Drummond nodded his approval. “I owe you one, Hector.”
“I still owe you way more than that, senor.” The guard clambered down the stairs, unconcerned by the creaks and groans that suggested loose moorings.
Right behind him, Drummond said, “Hector, do you have any idea what Fielding did with the other washing machine?”
“The Perriman Pristina? Wish I did. Woulda saved me two broken ribs and fuck-near getting drowned.”
Drummond reddened. “Who did that to you?”
“They said they was Interpol.”
“That means we can rule out Interpol.”
Struggling to keep pace, Charlie surmised that whoever Bream was working for had interrogated Hector. They would have exhausted every means of locating the bomb before mounting their Gstaad operation.
Continuing down the stairs, Hector said, “I told those fuckers what Senor Fielding told me, which was pretty much nada.”
“Tell me anyway,” Drummond said.
“When we loaded the Pristina onto his boat, he said he was gonna run it over to some new hiding place he got on Bernadette Islet or Antoinina Islet-you know, there’s tons of them little isles around here, no people on ’em, no nothing.

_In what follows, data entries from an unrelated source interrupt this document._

Context: an optimization exercise on an open-source flow, tuned for small area and a short achievable clock period. The choices shown serve that exercise and are no tape-out recipe. Where RTL was checked, it was by simulation tests only, not by an equivalence proof against the original. No functional check of the RTL was part of runs 4 and 5. No activity file was given, so power comes from the tool's default toggle rates.

## flow/design.v (module list and top-level ports; edited modules follow where they fit)
// module atis_classifier: 308 lines
// module atis_mac_cm: 246 lines
// module atis_mac_sm: 246 lines
// module atis_mac_cs: 246 lines
// module atis_mac_ss: 246 lines
// module atis_fa: 9 lines
// module atis_ha: 8 lines
// module atis_sync: 128 lines
// module atis_decoder: 41 lines
module atis_decoder (
    input  wire        clk,
    input  wire        rst,
    input  wire        sample_valid,
    input  wire [15:0] sample,
    output wire        id_valid,
    output wire [34:0] id_pairs,
    output wire [3:0]  id_len,
    output wire [79:0] id_text,
    output reg         locked,
    output wire        fault_ovf
);
  // ...
==> flow/flow/run.sh <==
#!/bin/bash
# Own layout flow: the standard flow (standard.sh, unchanged synthesis,
# floorplan, power grid, placement, CTS and routing), with plain buffers
# instead of delay buffers on the ports, and timing repair asked for 8.5 ns
# of setup slack at the 12 ns clock. The full make output goes to
# standard.log; ORFS keeps each step's log under orfs/logs.
set -euo pipefail
export BUFFER_PORTS_ARGS="-buffer_cell sky130_fd_sc_hd__buf_2"
export SETUP_SLACK_MARGIN=8.5
bash standard.sh > standard.log 2>&1
==> flow/standard.sh <==
#!/bin/bash
# synth_recipe.tcl (not shown) runs the flow's synth.tcl, then flattens the netlist and writes it again
# the make line also repeats each setting of config.mk as NAME=value (left out here)
make -C /OpenROAD-flow-scripts/flow DESIGN_CONFIG=/design/flow/config.mk WORK_HOME=/design/flow/orfs CLKGATE_MAP_FILE= SYNTH_SCRIPT=/design/flow/synth_recipe.tcl "${@:-finish}"
==> flow/config.mk <==
export PLATFORM = sky130hd
export DESIGN_NAME = atis_decoder
export DESIGN_NICKNAME = atis_decoder
export VERILOG_FILES = /design/flow/design.v
export SDC_FILE = /design/flow/constraint.sdc
export NUM_CORES = 4
export LEC_CHECK = 0
export CAP_MARGIN = 20
export CORE_MARGIN = 2
export CORE_UTILIZATION = 65
export CTS_CLUSTER_DIAMETER = 80
export CTS_CLUSTER_SIZE = 24
export SLEW_MARGIN = 20
export SYNTH_HIERARCHICAL = 1
export SYNTH_MINIMUM_KEEP_SIZE = 0
==> flow/constraint.sdc <==
create_clock -name core_clock -period 12.0 [get_ports {clk}]
set_input_delay 2.4000 -clock core_clock [delete_from_list [all_inputs] [get_ports {clk}]]
set_output_delay 2.4000 -clock core_clock [all_outputs]
set_load 0.01 [all_outputs]
==> out/results.ini, run 1 <==
[run_status]
status=complete, no violations

[finish]
fin_area_sq_um=49980
diodes=0
buf_share_pct=2.844
final_nets=5031
multi_input_area_share_pct=61.77
seq_cells=631
layout.area.seq_sq_um=14380

[global_route]
antenna_found_initial=3
grt_pass1_vias=32240
grtUsageMet2_pct=50.05
grt_max_degree=82

[clock_network]
cts_root_buf=clkbuf_16
clk_pin_slew_worst_paths_ns=0.09
htree_levels=2
cts_tree=done
clk_path_buf_depth=3

[die]
core-area_sq_um=72710

[power]
pg_comb_w=0.00432
p_leak_nw=20.56
power.total_w=0.009091

[routing]
wire_per_inst_microns=22.55
met1Wirelength_microns=51280
drtPass1Iterations=6
met2RoutedLength_microns=54190

[sta]
fmax_mhz=274.9
tightestPinTransition_ns=1.178

[synth]
synth_top_area_cell=fa_1
synth_edf_count=168

[worst_setup_path]
worstPathMaxFanout=2

[place]
pre_cts_ws_ns=8.002

==> module atis_sync, before the edit <==
module atis_sync (
    input  wire        clk,
    input  wire        rst,
    input  wire        bit_valid,
    input  wire        bit_in,
    output reg         locked,
    output wire        locked_next,
    output reg         id_valid,
    output reg  [34:0] id_pairs,    
    output wire [3:0]  id_len,
    output wire [79:0] id_text
);
    reg  [9:0] ring;
    reg  [3:0] cnt;        
    reg        pend;       
    reg        act;        
    reg        started;
    reg        alt;        
    reg  [2:0] out_len;
    reg        drop;       
    reg        ndrop;
    reg  [3:0] dig [0:9];  
    wire [6:0] sym_val   = ring[6:0];
    wire [2:0] sym_check = {ring[7], ring[8], ring[9]};
    wire [2:0] sym_ones  = {2'b00, sym_val[0]} + {2'b00, sym_val[1]}
                         + {2'b00, sym_val[2]} + {2'b00, sym_val[3]}
                         + {2'b00, sym_val[4]} + {2'b00, sym_val[5]}
                         + {2'b00, sym_val[6]};
    reg  [3:0] tens_n;
    always @* begin
        if      (sym_val >= 7'd90) tens_n = 4'd9;
        else if (sym_val >= 7'd80) tens_n = 4'd8;
        else if (sym_val >= 7'd70) tens_n = 4'd7;
        else if (sym_val >= 7'd60) tens_n = 4'd6;
        else if (sym_val >= 7'd50) tens_n = 4'd5;
        else if (sym_val >= 7'd40) tens_n = 4'd4;
        else if (sym_val >= 7'd30) tens_n = 4'd3;
        else if (sym_val >= 7'd20) tens_n = 4'd2;
        else if (sym_val >= 7'd10) tens_n = 4'd1;
        else                       tens_n = 4'd0;
    end
    wire [6:0] ones_w = sym_val - {tens_n, 3'b000} - {2'b00, tens_n, 1'b0};
    reg        q_ok, q_le99, q_lock, q_lt10;
    reg  [3:0] q_tens, q_ones;
    always @(posedge clk) begin
        q_ok   <= (sym_check == 3'd7 - sym_ones);
        q_le99 <= (sym_val <= 7'd99);
        q_lock <= (sym_val == 7'd125);
        q_lt10 <= (sym_val < 7'd10);
        q_tens <= tens_n;
        q_ones <= ones_w[3:0];
    end
    wire       read   = act && locked && q_ok && !alt && (started || q_le99);
    wire       keep   = read && q_le99;
    wire       drop_n = (out_len == 3'd0) ? q_lt10 : drop;
    assign locked_next = rst ? 1'b0 :
                         !act ? locked :
                         !locked ? (q_ok && q_lock) :
                         (q_ok && !(keep && out_len == 3'd4));
    always @(posedge clk) begin
        if (rst) begin
            cnt      <= 4'd0;
            pend     <= 1'b0;
            act      <= 1'b0;
            id_valid <= 1'b0;
            started  <= 1'b0;
            alt      <= 1'b0;
            out_len  <= 3'd0;
        end else begin
            id_valid <= 1'b0;
            pend     <= bit_valid && (cnt == 4'd9);
            act      <= pend;
            if (bit_valid && cnt != 4'd9)
                cnt <= cnt + 4'd1;
            if (act) begin
                if (!locked) begin
                    if (q_ok && q_lock) begin
                        cnt     <= 4'd0;
                        started <= 1'b0;
                        alt     <= 1'b0;
                        out_len <= 3'd0;
                    end
                end else begin
                    cnt <= 4'd0;
                    if (!q_ok) begin
                    end else if (read) begin
                        started <= 1'b1;
                        alt     <= 1'b1;
                        if (q_le99) begin
                            out_len <= out_len + 3'd1;
                            if (out_len == 3'd4)
                                id_valid <= 1'b1;
                        end
                    end else if (started) begin
                        alt <= 1'b0;
                    end
                end
            end
        end
    end
    always @(posedge clk)
        locked <= locked_next;
    always @(posedge clk) begin
        if (bit_valid)
            ring <= {bit_in, ring[9:1]};
    end
    integer k;
    always @(posedge clk) begin
        if (keep) begin
            id_pairs <= {sym_val, id_pairs[34:7]};
            drop     <= drop_n;
            ndrop    <= !drop_n;
            for (k = 0; k < 7; k = k + 1)
                dig[k] <= dig[k+2];
            dig[7] <= drop_n ? q_tens : dig[9];
            dig[8] <= drop_n ? q_ones : q_tens;
            dig[9] <= drop_n ? 4'd0 : q_ones;
        end
    end
    genvar j;
    generate
        for (j = 0; j < 9; j = j + 1) begin : g_txt
            assign id_text[8*j +: 8] = {4'h3, dig[j]};
        end
    endgenerate
    assign id_text[79:72] = {2'b00, ndrop, ndrop, dig[9]};
    assign id_len = {1'b1, 1'b0, ndrop, drop};
endmodule
==> inputs of run 2 (changes only) <==
--- a/flow/design.v
+++ b/flow/design.v
@@ -1361,7 +1361,7 @@
     end
     wire       read   = act && locked && q_ok && !alt && (started || q_le99);
     wire       keep   = read && q_le99;
-    wire       drop_n = (out_len == 3'd0) ? q_lt10 : drop;
+    wire       drop_n = (out_len == 3'd0) ? q_lt10 : !ndrop;
     assign locked_next = rst ? 1'b0 :
                          !act ? locked :
                          !locked ? (q_ok && q_lock) :
==> run 2 against run 1 <==
Against the previous run:
- setup slack better by 0.0049 ns
- power down 0.37%
- first-iteration DRC count increased by 5.6%
- sequential share of layout area is 0.15 points higher
- flip-flop and latch count stayed put
- combinational power up 3%
- clock power is 9% lower
- cell count fell by 0.31%
- core utilization down 0.37 points
- critical path type unchanged
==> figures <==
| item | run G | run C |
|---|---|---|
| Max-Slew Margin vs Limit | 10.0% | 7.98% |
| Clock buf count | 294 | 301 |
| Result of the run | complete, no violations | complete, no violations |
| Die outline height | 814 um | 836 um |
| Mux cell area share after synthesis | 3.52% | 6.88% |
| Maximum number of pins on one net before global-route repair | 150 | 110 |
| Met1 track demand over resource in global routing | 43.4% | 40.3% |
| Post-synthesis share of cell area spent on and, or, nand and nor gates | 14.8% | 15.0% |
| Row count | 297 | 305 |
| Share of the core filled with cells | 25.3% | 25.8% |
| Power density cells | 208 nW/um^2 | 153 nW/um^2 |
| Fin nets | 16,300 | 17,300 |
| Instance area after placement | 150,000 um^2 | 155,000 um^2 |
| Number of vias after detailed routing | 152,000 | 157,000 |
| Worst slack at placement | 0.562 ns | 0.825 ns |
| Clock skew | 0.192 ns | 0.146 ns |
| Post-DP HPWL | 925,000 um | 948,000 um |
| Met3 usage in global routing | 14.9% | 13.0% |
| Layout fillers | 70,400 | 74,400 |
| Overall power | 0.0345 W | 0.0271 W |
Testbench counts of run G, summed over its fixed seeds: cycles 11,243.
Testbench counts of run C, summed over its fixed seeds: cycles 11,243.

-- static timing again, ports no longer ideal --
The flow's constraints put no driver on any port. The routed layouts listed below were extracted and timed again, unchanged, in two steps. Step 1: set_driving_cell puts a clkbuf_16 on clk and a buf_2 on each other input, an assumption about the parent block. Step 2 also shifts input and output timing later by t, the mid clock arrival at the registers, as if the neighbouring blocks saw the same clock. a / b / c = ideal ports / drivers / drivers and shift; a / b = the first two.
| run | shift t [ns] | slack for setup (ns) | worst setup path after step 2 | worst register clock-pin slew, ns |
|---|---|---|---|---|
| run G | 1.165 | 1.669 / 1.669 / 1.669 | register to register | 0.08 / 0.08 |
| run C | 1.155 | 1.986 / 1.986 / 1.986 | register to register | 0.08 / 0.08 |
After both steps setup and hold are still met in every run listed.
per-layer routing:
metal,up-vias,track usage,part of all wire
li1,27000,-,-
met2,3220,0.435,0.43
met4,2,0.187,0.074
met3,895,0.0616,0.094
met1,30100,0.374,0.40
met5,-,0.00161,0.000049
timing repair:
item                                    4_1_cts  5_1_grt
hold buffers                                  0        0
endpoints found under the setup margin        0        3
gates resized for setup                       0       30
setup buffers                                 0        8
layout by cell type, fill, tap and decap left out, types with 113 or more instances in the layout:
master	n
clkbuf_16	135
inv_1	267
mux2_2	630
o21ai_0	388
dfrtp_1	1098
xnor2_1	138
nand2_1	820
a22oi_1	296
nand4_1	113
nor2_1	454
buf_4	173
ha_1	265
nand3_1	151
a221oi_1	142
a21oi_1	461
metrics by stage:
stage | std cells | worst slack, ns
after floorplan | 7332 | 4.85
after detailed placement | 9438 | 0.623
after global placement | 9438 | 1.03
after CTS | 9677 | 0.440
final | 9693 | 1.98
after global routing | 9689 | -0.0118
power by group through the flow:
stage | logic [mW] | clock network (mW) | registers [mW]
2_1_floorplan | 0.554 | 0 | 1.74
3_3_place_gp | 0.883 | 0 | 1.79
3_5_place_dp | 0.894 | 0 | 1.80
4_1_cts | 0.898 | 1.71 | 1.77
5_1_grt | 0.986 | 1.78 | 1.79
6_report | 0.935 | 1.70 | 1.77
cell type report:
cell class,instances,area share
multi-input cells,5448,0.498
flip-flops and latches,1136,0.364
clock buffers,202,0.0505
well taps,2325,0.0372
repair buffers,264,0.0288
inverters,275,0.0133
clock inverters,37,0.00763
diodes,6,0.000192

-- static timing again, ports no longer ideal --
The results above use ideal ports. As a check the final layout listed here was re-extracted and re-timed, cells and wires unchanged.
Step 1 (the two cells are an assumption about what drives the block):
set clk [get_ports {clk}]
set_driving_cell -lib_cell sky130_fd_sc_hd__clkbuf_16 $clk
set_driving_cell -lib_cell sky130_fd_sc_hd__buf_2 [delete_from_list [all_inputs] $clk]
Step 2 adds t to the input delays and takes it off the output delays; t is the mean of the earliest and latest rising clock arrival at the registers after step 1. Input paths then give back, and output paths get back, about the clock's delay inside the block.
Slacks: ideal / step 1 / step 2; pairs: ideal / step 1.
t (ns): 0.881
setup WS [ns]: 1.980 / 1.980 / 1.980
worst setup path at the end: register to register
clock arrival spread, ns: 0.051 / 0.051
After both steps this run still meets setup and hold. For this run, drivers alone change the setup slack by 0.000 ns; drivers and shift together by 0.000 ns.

The boss, he liked to cruise around, find new ones and draw ’em onto his map. He’d name ’em after the ladies he took there …” Embarrassment tinted the guard’s beefy face. “On dates.”
“I imagine your ‘Interpol officers’ searched all these islands?”
“Bernadette’s just a giant-ass sandbar, maybe three kilometers north of here. High tide, thing’s underwater. So you couldn’t really hide nothing there. So of course they didn’t find nothing.”
“What about Antoinina?”
“That’s the thing. There’s no Antoinina on any of Senor Fielding’s maps. Or on any map. Closest thing’s Arianne Islet, which is far, forty clicks easy. They tore that rock apart too. Found shit.”
“Could there be some meaning to ‘Antoinina’ that they missed?” Charlie asked Drummond.
“Damned if I know,” he said.
Which was reason to hope otherwise. Drummond opposed even mild profanity.